Lyft Stock: Buy, sell, or keep it?


If you ask the professional analyst community about ride sharing companies lyft (NASDAQ: Lift)they will collectively tell you that the stock price may be strong. At the time of writing, the average price target for analysts is $18.69 per share, according to 32 analysts tracked by Tipranks. This shows an almost 40% increase from where you traded at the time of this writing.

That said, the analyst community is often wrong. And I believe it is again wrong regarding Lyft’s price targets. But I don’t mean that in the way you might think.

I don’t think analysts are like that That’s allWe estimate the potential for LYFT investments today. On the contrary, I believe there are a lot of it Higher It’s a better chance than it gets trust, and I believe it Lyft Stock is a purchase today.

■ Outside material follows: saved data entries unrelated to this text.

File: config.mk
export PLATFORM = sky130hd
export DESIGN_NAME = data_mem_responder
export DESIGN_NICKNAME = d
export VERILOG_FILES = /design/src/rtl/mips_pkg.sv /design/src/rtl/data_mem_responder_sig_checker.sv /design/src/rtl/data_mem_responder.sv
export SDC_FILE = /design/constraint.sdc
export NUM_CORES = 2
export LEC_CHECK = 0
export ABC_AREA = 0
export BUFFER_PORTS_ARGS = -buffer_cell sky130_fd_sc_hd__clkbuf_2
export CORE_MARGIN = 2
export CORE_UTILIZATION = 56
export CTS_CLUSTER_SIZE = 16
export DETAILED_ROUTE_END_ITERATION = 8
export HOLD_SLACK_MARGIN = 0.12
export PLACE_DENSITY_LB_ADDON = 0.08
export SLEW_MARGIN = 20
export SYNTH_ARGS = -nofsm -noshare
export SYNTH_HDL_FRONTEND = slang
export SYNTH_HIERARCHICAL = 1
export SYNTH_SLANG_ARGS = --single-unit
File: constraint.sdc
create_clock -name clk -period 4 [get_ports clk]
set_clock_uncertainty 0.1 [all_clocks]
set_input_delay 0.2 -clock clk [delete_from_list [all_inputs] [get_ports clk]]
set_output_delay 0.2 -clock clk [all_outputs]
set_load 0.005 [all_outputs]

I will not deny that Uber Technology (NYSE: Uber) This is an 800 pound gorilla on board. However, Lyft ranks second in the US and benefits from the ongoing adoption trend. Generally speaking, ride space continues to gain ground. And the growth in the industry helped Lyft set an active rider record in the third quarter of 2024.

In the third quarter, Lyft had 24.4 million active riders, up 9% from the previous year. The company also set ride records during the quarter. There were 217 million vehicles in the third quarter, an increase of 16%. Therefore, these metrics clearly show two things: Lyft attracts more users, and these users often ride Lyft.

They are good underlying business trends. However, Lyft’s finances are also moving in a positive direction. CEO David Risher took over in April 2023. This chart clearly shows that something had happened around that time.

Lyft Free Cash Flow (Quarterly) Chart
Lyft Free Cash Flow (Quarterly) Data based on data YCHARTS

As is clear from the charts, Lyft’s new CEO was serious Free cash flowand the company quickly improved. Today, it is for the first time in its history that free cash flow is positive.

In summary, Lyft’s business adoption level is encouraging, growing and profitable under new management. These things provide a good start to solid investment papers.

As for ratings, Lyft looks like a screaming bargain. Compared to Uber, Lyft stocks are valued at over 60% cheaper. This is true when measuring the valuation of a sale (P/S) from price and a free cash flow valuation from price.

The kicker here is that Lyft’s revenue is growing faster than Uber’s revenues now. High-growth businesses typically have a higher reputation. However, as the chart shows, Lyft is both high growth and inexpensive, and is a rare combination.